* _WORK INSTRUCTIONS_: Within the records below, reproduce without change the lines from the line that has "90350 | 2774 |" through the line that has "25 | 136.4 |", and only those.
━━━━━ INFORMATION SUPPLIED
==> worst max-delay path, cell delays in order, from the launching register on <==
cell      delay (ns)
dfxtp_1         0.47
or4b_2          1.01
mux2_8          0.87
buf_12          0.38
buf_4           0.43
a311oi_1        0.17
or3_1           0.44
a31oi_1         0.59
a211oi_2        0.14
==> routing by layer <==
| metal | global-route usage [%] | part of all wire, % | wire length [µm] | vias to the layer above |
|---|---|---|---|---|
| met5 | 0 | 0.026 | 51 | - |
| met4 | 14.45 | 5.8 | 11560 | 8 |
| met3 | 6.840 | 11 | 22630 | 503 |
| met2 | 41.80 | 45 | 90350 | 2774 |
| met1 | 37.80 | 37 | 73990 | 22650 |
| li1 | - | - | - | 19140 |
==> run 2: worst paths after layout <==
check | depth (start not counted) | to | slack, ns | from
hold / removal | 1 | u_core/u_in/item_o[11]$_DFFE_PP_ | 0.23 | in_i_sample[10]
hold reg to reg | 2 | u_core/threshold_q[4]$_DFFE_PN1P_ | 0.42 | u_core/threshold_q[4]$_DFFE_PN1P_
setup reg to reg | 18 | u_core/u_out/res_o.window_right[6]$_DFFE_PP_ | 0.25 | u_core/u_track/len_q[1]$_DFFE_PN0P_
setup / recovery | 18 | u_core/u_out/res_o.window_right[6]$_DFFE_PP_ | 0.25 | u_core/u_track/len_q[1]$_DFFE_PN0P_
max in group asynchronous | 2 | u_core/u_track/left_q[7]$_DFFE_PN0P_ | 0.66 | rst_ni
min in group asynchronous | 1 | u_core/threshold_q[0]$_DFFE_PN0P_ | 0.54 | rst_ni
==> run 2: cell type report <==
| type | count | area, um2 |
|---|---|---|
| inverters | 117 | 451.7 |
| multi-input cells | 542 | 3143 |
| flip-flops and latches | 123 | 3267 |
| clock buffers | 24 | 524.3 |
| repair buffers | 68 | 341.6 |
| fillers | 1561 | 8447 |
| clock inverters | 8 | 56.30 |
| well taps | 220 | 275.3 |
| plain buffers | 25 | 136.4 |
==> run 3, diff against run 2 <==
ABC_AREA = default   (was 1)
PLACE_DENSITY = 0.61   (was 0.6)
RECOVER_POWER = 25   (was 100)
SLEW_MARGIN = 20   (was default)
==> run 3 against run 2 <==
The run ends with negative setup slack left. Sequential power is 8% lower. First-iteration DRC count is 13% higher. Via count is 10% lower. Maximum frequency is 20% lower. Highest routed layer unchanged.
`config.mk`:
```
export PLATFORM = sky130hd
export DESIGN_NAME = cca_ctrl
export DESIGN_NICKNAME = d
export VERILOG_FILES = /design/src/sv/cca_pkg.sv /design/src/sv/cca_ctrl.sv
export SDC_FILE = /design/constraint.sdc
export NUM_CORES = 1
export LEC_CHECK = 0
export ABC_AREA = 0
export BUFFER_PORTS_ARGS = -buffer_cell sky130_fd_sc_hd__clkbuf_2
export CAP_MARGIN = 25
export CORE_AREA = 5 5 42 44
export CTS_CLUSTER_DIAMETER = 100
export DETAILED_ROUTE_END_ITERATION = 10
export DIE_AREA = 0 0 47 49
export GPL_TIMING_DRIVEN = 0
export PLACE_DENSITY = 0.58
export SLEW_MARGIN = 20
export SYNTH_ARGS = -nofsm -noshare
export SYNTH_HDL_FRONTEND = slang
export SYNTH_SLANG_ARGS = --single-unit
```
`constraint.sdc`:
```
create_clock -name clk -period 1.54 [get_ports clk]
set_clock_uncertainty 0.05 [all_clocks]
set_input_delay 0.308 -clock clk [delete_from_list [all_inputs] [get_ports clk]]
set_output_delay 0.308 -clock clk [all_outputs]
set_load 0.1 [all_outputs]
```
`src/sv/cca_pkg.sv`:
```
// Shared constants, codes and control/status types of the cyclic cellular automaton.
// No dependencies; every other file of the block imports this package.
`timescale 1ns / 1ps

package cca_pkg;

  // Grid geometry and cell format.
  localparam int MAX_ROWS   = 64;
  localparam int MAX_COLS   = 64;
  localparam int CELL_BITS  = 8;
  localparam int CELL_COUNT = MAX_ROWS * MAX_COLS;
  localparam int ROW_W      = $clog2(MAX_ROWS);
  localparam int COL_W      = $clog2(MAX_COLS);
  localparam int ADDR_W     = $clog2(CELL_COUNT);
  localparam int SUCC_W     = CELL_BITS + 1;
  localparam int TBL_DEPTH  = 2 ** CELL_BITS;

  // Configuration register widths.
  localparam int NS_W    = 9;
  localparam int DIM_W   = 7;
  localparam int GEN_W   = 16;
  localparam int CFG_W   = 16;
  localparam int CFG_IDX_W = 2;

  // Stream payload widths.
  localparam int IN_TDATA_W  = 24;
  localparam int OUT_TDATA_W = 8;

  // Taps of the two-row window line; tap 0 holds the newest cell.
  localparam int LINE_LEN  = 2 * MAX_COLS + 1;
  localparam int TAP_DOWN  = 0;
  localparam int TAP_RIGHT = MAX_COLS - 1;
  localparam int TAP_MID   = MAX_COLS;
  localparam int TAP_LEFT  = MAX_COLS + 1;
  localparam int TAP_UP    = 2 * MAX_COLS;

  typedef enum logic [1:0] {
    REQ_WRITE,
    REQ_RUN,
    REQ_READ
  } req_kind_t;

  typedef enum logic [CFG_IDX_W-1:0] {
    CFG_NUM_STATES,
    CFG_GRID_ROWS,
    CFG_GRID_COLS,
    CFG_GEN_COUNT
  } cfg_reg_t;

  typedef enum logic [2:0] {
    ST_IDLE,
    ST_DECODE,
    ST_READ,
    ST_TABLE,
    ST_START,
    ST_GEN,
    ST_REPLY
  } cca_state_t;

  typedef struct packed {
    logic capture;      // latch the accepted request
    logic cell_write;   // store the request value in the front buffer
    logic res_set;      // latch the pending result
    logic run_load;     // load generation counter and restart the table build
    logic tbl_step;     // write one successor table entry
    logic sweep_start;  // begin one generation sweep
    logic gen_end;      // swap buffers and count one generation
    logic out_load;     // move the pending result to the output register
  } cca_cmd_t;

  typedef struct packed {
    logic [1:0] req;
    logic       bad;
    logic       tbl_last;
    logic       gens_zero;
    logic       gens_last;
    logic       sweep_done;
    logic       out_free;
  } cca_stat_t;

endpackage

```
`src/sv/cca_ctrl.sv`:
```
// Request sequencer of the cyclic cellular automaton.
// Depends on cca_pkg; drives cca_datapath through cca_cmd_t and reads cca_stat_t.
`timescale 1ns / 1ps

module cca_ctrl import cca_pkg::*; (
  input  logic      clk,
  input  logic      rst_n,
  input  logic      in_valid,
  output logic      in_ready,
  input  cca_stat_t stat,
  output cca_cmd_t  cmd
);

  cca_state_t state_r, state_nxt;

  always_ff @(posedge clk) begin
    if (!rst_n) begin
      state_r <= ST_IDLE;
    end else begin
      state_r <= state_nxt;
    end
  end

  always_comb begin
    state_nxt = state_r;
    case (state_r)
      ST_IDLE: begin
        if (in_valid) state_nxt = ST_DECODE;
      end
      ST_DECODE: begin
        case (stat.req)
          REQ_READ: state_nxt = stat.bad ? ST_REPLY : ST_READ;
          REQ_RUN:  state_nxt = ST_TABLE;
          default:  state_nxt = ST_REPLY;
        endcase
      end
      ST_READ: state_nxt = ST_REPLY;
      ST_TABLE: begin
        if (stat.tbl_last) state_nxt = stat.gens_zero ? ST_REPLY : ST_START;
      end
      ST_START: state_nxt = ST_GEN;
      ST_GEN: begin
        if (stat.sweep_done) state_nxt = stat.gens_last ? ST_REPLY : ST_START;
      end
      ST_REPLY: begin
        if (stat.out_free) state_nxt = ST_IDLE;
      end
      default: state_nxt = ST_IDLE;
    endcase
  end

  always_comb begin
    cmd      = '0;
    in_ready = 1'b0;
    case (state_r)
      ST_IDLE: begin
        in_ready    = 1'b1;
        cmd.capture = in_valid;
      end
      ST_DECODE: begin
        case (stat.req)
          REQ_WRITE: begin
            cmd.cell_write = !stat.bad;
            cmd.res_set    = 1'b1;
          end
          REQ_READ: cmd.res_set = stat.bad;
          REQ_RUN: begin
            cmd.run_load = 1'b1;
            cmd.res_set  = 1'b1;
          end
          default: cmd.res_set = 1'b1;
        endcase
      end
      ST_READ:  cmd.res_set     = 1'b1;
      ST_TABLE: cmd.tbl_step    = 1'b1;
      ST_START: cmd.sweep_start = 1'b1;
      ST_GEN:   cmd.gen_end     = stat.sweep_done;
      ST_REPLY: cmd.out_load    = stat.out_free;
      default: ;
    endcase
  end

endmodule

```
==> results of run 1 <==
## logic make-up (layout without fill, tap and decap cells)
kind of cell | Yosys count | in the layout | synth area share [%]
buffers and inverters | 4 | 33 | 7.83
muxes | 2 | 2 | 5.69
DFF | 3 | 3 | 17.1
AOI/OAI and AO/OA | 9 | 9 | 18.2
and+or+nand+nor | 29 | 29 | 47.7
adders and majority gates | 1 | 1 | 3.56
━━━━━━━━━━
* _ANSWER FOR THIS EXERCISE_:
| met2 | 41.80 | 45 | 90350 | 2774 |
| met1 | 37.80 | 37 | 73990 | 22650 |
| li1 | - | - | - | 19140 |
==> run 2: worst paths after layout <==
check | depth (start not counted) | to | slack, ns | from
hold / removal | 1 | u_core/u_in/item_o[11]$_DFFE_PP_ | 0.23 | in_i_sample[10]
hold reg to reg | 2 | u_core/threshold_q[4]$_DFFE_PN1P_ | 0.42 | u_core/threshold_q[4]$_DFFE_PN1P_
setup reg to reg | 18 | u_core/u_out/res_o.window_right[6]$_DFFE_PP_ | 0.25 | u_core/u_track/len_q[1]$_DFFE_PN0P_
setup / recovery | 18 | u_core/u_out/res_o.window_right[6]$_DFFE_PP_ | 0.25 | u_core/u_track/len_q[1]$_DFFE_PN0P_
max in group asynchronous | 2 | u_core/u_track/left_q[7]$_DFFE_PN0P_ | 0.66 | rst_ni
min in group asynchronous | 1 | u_core/threshold_q[0]$_DFFE_PN0P_ | 0.54 | rst_ni
==> run 2: cell type report <==
| type | count | area, um2 |
|---|---|---|
| inverters | 117 | 451.7 |
| multi-input cells | 542 | 3143 |
| flip-flops and latches | 123 | 3267 |
| clock buffers | 24 | 524.3 |
| repair buffers | 68 | 341.6 |
| fillers | 1561 | 8447 |
| clock inverters | 8 | 56.30 |
| well taps | 220 | 275.3 |
| plain buffers | 25 | 136.4 |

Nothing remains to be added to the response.